**Supplied entries:**
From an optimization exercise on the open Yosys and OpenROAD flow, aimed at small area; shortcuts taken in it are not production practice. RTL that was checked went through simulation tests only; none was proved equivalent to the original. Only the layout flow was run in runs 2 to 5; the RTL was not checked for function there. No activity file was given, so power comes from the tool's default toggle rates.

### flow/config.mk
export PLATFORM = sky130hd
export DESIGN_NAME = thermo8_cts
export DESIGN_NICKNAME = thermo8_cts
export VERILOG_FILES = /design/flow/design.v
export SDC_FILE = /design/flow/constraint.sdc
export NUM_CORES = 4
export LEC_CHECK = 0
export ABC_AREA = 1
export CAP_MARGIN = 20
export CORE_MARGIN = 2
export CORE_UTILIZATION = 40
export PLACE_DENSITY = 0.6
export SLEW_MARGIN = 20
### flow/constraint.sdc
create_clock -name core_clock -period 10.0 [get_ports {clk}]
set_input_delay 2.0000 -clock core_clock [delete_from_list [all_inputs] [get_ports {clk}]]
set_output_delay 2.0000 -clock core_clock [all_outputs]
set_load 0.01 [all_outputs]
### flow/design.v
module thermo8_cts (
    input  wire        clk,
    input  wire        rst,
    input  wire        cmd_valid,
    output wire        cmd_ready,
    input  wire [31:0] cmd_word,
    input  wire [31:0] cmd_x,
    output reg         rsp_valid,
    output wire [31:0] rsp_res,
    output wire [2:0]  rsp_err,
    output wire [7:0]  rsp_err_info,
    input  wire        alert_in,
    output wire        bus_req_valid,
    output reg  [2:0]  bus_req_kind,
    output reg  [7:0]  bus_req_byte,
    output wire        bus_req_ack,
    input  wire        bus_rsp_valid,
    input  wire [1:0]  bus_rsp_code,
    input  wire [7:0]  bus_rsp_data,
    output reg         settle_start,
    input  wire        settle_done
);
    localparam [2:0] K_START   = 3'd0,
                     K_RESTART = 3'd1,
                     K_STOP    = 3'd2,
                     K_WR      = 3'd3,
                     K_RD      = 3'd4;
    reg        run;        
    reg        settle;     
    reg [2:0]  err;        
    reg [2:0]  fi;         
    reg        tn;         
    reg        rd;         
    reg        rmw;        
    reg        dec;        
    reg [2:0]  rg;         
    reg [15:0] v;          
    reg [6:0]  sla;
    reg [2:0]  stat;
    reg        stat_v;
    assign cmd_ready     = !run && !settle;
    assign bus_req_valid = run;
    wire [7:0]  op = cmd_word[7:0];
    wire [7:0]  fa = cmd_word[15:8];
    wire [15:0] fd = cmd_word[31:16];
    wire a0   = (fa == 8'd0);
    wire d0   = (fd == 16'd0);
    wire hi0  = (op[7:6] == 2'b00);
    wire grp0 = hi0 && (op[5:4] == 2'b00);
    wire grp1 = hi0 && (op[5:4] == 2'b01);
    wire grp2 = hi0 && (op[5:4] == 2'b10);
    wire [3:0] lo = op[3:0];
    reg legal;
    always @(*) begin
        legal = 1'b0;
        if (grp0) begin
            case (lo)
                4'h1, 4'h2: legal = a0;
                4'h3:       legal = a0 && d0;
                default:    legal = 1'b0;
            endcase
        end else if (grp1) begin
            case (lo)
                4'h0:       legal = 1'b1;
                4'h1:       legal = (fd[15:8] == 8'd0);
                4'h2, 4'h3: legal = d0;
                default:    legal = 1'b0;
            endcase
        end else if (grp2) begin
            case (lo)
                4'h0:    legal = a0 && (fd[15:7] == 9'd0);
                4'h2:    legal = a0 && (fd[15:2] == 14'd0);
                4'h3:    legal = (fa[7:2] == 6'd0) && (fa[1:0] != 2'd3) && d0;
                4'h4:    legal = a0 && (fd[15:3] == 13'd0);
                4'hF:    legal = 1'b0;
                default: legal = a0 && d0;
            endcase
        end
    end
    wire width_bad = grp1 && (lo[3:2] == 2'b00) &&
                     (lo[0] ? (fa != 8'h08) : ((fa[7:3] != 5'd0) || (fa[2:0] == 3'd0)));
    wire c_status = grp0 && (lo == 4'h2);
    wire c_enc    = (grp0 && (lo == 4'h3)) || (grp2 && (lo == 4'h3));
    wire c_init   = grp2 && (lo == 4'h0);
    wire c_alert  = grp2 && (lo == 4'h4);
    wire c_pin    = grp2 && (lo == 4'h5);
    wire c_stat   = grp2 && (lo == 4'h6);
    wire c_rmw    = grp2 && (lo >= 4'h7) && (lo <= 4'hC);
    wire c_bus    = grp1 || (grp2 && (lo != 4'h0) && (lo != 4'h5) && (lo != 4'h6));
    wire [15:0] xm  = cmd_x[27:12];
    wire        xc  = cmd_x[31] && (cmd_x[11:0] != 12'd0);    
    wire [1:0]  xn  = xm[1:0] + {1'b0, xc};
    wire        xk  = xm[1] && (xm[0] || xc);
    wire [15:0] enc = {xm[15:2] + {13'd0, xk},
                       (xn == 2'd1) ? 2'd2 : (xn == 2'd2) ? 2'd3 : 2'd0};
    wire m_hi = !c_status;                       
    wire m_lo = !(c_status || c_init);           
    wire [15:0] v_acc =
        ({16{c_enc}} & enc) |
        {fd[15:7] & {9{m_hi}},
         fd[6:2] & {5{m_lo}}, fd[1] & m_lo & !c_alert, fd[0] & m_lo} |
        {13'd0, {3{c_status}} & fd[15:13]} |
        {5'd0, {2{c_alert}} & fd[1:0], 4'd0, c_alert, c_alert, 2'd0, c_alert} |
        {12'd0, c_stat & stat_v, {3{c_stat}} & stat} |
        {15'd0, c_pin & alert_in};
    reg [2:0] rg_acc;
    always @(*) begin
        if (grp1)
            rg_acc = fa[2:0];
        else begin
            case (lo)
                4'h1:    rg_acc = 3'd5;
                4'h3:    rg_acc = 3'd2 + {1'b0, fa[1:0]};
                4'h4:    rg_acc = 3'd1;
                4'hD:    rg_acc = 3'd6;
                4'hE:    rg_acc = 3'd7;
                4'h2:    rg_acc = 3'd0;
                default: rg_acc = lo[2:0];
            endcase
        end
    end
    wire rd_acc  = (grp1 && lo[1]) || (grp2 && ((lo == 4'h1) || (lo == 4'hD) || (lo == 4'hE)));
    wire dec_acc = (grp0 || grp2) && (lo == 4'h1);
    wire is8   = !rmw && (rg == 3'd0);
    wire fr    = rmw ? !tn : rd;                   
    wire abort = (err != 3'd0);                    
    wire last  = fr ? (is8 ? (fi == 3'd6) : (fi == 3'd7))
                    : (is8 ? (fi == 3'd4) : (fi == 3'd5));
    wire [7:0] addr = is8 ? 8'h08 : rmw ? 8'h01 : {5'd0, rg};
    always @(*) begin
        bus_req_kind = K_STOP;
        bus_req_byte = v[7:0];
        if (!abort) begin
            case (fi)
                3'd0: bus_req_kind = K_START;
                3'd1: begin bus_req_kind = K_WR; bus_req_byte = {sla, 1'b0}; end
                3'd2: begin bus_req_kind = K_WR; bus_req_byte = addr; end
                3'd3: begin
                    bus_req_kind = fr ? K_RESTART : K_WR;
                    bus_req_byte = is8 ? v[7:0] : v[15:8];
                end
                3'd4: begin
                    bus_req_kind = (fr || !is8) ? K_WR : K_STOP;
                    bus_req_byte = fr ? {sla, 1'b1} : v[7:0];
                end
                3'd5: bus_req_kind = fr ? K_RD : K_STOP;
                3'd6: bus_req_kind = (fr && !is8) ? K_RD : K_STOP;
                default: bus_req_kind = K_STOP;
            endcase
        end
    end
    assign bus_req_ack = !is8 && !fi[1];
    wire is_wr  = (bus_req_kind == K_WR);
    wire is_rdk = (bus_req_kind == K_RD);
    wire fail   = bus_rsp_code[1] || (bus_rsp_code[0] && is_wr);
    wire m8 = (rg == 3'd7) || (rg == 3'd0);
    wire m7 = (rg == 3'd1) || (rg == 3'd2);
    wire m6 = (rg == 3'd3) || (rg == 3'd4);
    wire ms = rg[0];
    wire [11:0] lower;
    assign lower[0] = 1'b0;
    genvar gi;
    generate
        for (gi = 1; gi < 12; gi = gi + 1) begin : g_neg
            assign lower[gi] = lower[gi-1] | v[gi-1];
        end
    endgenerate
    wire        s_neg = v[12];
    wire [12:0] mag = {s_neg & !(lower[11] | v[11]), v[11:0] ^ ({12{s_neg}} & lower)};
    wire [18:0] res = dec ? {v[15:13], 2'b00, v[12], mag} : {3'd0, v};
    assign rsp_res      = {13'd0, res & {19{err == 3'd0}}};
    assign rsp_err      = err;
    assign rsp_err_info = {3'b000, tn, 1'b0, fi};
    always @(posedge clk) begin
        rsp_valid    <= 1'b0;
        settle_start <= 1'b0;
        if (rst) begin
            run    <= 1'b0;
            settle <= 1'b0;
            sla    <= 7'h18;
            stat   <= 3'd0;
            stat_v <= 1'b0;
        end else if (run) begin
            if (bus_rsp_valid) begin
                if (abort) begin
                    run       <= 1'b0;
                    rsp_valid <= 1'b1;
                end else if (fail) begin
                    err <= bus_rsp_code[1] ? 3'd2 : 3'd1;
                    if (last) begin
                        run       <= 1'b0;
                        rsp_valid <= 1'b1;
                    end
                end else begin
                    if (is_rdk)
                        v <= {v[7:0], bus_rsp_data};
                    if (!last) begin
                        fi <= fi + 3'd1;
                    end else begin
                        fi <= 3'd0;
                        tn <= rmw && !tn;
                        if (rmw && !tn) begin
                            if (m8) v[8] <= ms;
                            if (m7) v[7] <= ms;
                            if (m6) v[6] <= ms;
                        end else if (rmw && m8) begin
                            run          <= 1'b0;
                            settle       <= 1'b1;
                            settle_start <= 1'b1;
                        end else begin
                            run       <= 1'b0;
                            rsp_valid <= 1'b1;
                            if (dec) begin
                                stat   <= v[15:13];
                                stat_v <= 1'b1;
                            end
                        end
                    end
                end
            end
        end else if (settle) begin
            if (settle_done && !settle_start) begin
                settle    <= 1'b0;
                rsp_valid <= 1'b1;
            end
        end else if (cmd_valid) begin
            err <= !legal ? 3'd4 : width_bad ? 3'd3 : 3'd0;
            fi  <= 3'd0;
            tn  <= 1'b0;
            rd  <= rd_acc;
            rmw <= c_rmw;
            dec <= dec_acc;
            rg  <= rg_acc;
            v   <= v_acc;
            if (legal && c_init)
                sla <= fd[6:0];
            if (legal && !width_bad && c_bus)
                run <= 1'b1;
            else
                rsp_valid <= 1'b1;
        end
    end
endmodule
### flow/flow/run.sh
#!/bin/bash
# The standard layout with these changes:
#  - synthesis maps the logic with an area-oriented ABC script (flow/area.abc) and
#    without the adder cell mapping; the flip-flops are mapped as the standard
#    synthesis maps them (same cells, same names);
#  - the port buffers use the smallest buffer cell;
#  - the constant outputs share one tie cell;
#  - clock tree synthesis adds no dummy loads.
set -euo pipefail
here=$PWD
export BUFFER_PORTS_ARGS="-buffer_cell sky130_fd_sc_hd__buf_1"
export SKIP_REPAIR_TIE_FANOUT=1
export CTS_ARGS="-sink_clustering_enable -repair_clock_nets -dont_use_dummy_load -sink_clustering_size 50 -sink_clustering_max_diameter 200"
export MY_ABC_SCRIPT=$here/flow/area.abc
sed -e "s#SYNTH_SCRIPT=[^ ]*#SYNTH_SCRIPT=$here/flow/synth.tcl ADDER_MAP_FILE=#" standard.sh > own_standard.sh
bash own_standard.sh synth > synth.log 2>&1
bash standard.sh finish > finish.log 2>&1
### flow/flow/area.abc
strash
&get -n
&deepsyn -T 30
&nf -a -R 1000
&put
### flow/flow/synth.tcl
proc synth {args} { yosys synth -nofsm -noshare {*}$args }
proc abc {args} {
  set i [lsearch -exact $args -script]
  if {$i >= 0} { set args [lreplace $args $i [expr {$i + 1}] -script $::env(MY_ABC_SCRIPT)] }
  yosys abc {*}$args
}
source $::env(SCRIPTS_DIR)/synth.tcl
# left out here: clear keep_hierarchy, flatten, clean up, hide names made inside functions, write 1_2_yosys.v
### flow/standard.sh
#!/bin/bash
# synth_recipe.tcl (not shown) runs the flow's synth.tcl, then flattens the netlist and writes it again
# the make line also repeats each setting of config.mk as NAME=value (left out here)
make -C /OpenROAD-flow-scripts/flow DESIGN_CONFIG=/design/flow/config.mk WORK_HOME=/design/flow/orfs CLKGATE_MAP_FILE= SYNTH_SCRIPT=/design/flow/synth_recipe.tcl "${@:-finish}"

**About this task:** Please write out, exactly as they appear above, only the lines in the stretch from the line with "rmw <= c_rmw;" through the line with "script (flow/area.abc) and".

**Task response:**
            rmw <= c_rmw;
            dec <= dec_acc;
            rg  <= rg_acc;
            v   <= v_acc;
            if (legal && c_init)
                sla <= fd[6:0];
            if (legal && !width_bad && c_bus)
                run <= 1'b1;
            else
                rsp_valid <= 1'b1;
        end
    end
endmodule
### flow/flow/run.sh
#!/bin/bash
# The standard layout with these changes:
#  - synthesis maps the logic with an area-oriented ABC script (flow/area.abc) and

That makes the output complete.